To address whether the nucleostemin-RSL1D1 interaction is related to the nucleolus-targeting activity of nucleostemin, we investigated which domains of nucleostemin are required for this interaction using a panel of truncated nucleostemin mutants (Fig. 6A). Affinity binding assays demonstrated that deletion of any single B-, C-, G-, I- or A-domain did not affect the binding of nucleostemin to RSL1D1, indicating that multiple regions are involved (Fig. 6B). Using complex deletion mutants, we showed that RSL1D1 interacts with both the BC- and the GI-domain individually, but very little or not at all with the G-, IA- or GI(256) mutants (Fig. 6C). The RSL1D1-binding domain of nucleostemin was further narrowed down to the B-domain of the BC mutant (Fig. 6D1) and to the GI1-domain of the GI mutant, consisting of the G-domain plus the N-terminal 73 residues of the I-domain (Fig. 6D2). Finally, we confirmed that the B- and G-domains are the major binding interfaces for RSL1D1. A double deletion of these two domains in nucleostemin (NSdBG) completely abolished the binding between nucleostemin and RSL1D1, whereas a double deletion of the C- and I-domains in nucleostemin (NSdCI) had no effect on the interaction between nucleostemin and RSL1D1 (Fig. 6D2). These results demonstrate that the RSL1D1-interacting and nucleolus-targeting domains of nucleostemin are the same.

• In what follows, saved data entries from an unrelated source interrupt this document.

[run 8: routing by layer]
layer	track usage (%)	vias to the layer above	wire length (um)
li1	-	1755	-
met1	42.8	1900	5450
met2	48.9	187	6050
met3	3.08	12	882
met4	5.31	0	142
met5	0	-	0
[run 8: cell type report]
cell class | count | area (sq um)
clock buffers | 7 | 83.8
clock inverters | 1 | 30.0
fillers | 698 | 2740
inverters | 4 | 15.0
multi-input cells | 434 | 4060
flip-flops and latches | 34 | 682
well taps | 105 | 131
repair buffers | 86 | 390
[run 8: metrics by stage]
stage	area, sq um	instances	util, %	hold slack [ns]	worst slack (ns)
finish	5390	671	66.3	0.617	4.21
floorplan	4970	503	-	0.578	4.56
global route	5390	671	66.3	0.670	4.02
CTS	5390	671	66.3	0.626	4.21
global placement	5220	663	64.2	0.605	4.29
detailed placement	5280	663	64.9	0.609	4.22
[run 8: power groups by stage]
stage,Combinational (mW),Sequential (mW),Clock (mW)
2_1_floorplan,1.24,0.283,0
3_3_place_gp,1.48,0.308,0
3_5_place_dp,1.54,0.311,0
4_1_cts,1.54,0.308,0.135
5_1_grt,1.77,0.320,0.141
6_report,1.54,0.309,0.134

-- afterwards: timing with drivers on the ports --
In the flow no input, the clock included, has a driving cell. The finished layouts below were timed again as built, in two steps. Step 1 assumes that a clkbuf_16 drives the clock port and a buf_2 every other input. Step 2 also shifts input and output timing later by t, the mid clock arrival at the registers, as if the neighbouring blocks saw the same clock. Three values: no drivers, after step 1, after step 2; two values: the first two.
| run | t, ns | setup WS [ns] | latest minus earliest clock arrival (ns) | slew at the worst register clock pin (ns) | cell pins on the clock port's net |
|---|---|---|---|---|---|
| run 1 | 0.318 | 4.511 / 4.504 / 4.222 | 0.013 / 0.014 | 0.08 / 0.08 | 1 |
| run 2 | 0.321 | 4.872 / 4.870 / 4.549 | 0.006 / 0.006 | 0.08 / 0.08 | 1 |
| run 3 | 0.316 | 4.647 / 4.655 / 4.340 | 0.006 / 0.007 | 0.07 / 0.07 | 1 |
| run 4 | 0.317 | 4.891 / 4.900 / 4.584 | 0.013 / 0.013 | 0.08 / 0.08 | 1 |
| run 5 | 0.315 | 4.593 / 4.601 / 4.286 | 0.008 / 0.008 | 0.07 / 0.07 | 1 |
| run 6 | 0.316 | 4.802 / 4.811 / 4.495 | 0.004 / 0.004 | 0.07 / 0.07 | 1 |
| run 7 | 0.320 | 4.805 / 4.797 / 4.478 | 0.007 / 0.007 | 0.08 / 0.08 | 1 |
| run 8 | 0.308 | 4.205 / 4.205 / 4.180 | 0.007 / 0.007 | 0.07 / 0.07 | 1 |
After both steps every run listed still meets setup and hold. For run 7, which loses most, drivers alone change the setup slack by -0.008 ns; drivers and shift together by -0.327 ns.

RSL1D1 contains an L1 domain (aa 150-254), a coiled-coil domain (aa 270-316) and three predicted NLS (Fig. 7A). To determine whether the nucleostemin-interacting domain of RSL1D1 overlaps with its nucleolar localization domain, we examined the nucleostemin-binding abilities and distribution patterns of the truncated RSL1D1 mutants (Fig. 7A). Affinity binding assays showed that GST fusions of the BC- and the GI-domain specifically retain the C-terminal half of RSL1D1 (aa 255-452), but not the N-terminal half mutant (aa 1-254) that includes the L1-domain (Fig. 7B). We further narrowed the nucleostemin-interacting domain of RSL1D1 down to its last 136 aa without the coiled-coil domain (aa 317-452). The distribution patterns of Myc-tagged truncated RSL1D1 mutants in relation to nucleostemin were determined by double-labeled immunofluorescence (Fig. 7C-L). The 150-316 aa region of RSL1D1, which contained the L1-domain, the coiled-coil domain and one NLS, was localized in the nucleolus (Fig. 7C). The 1-149 aa region by itself was distributed in the cytoplasm (Fig. 7D). When fused with an SV40 NLS, some of it entered the nucleolus (Fig. 7E). The nucleostemin-interacting 317-452 aa domain was diffusely localized in the nucleus (Fig. 7F) and, in some cells, displayed a slightly higher intensity in the nucleus than in the nucleoplasm (Fig. 7G). Further dissection of the nucleolus-targeting 150-316 aa region revealed that without an NLS, the L1 domain (aa 150-254) was trapped mostly in the cytoplasm. Only a small proportion of it was located around the nucleolus (Fig. 7H). When fused to an SV40 NLS, the nlsL1 mutant was able to enter the nucleolus (Fig. 7I). Notably, the nucleolar signal of nucleostemin was either diminished or absent in many cells expressing this nlsL1 mutant (Fig. 7J, bottom panel). The coiled-coil domain (aa 255-316) exhibited a diffuse nuclear distribution similar to that of the 317-452 aa region (Fig. 7K). Finally, except for the nlsL1 construct, neither the mutants nor the wild-type RSL1D1 (Fig. 7L) appeared to affect the distribution of endogenous nucleostemin (Fig. 7C-L, bottom panels). These data demonstrate that the nucleostemin-interacting domain of RSL1D1 contributes little to its nucleolar localization. Instead, the nucleolar distribution of RSL1D1 is mediated mostly by the L1-domain and partially by the 1-149 aa region, neither of which binds nucleostemin.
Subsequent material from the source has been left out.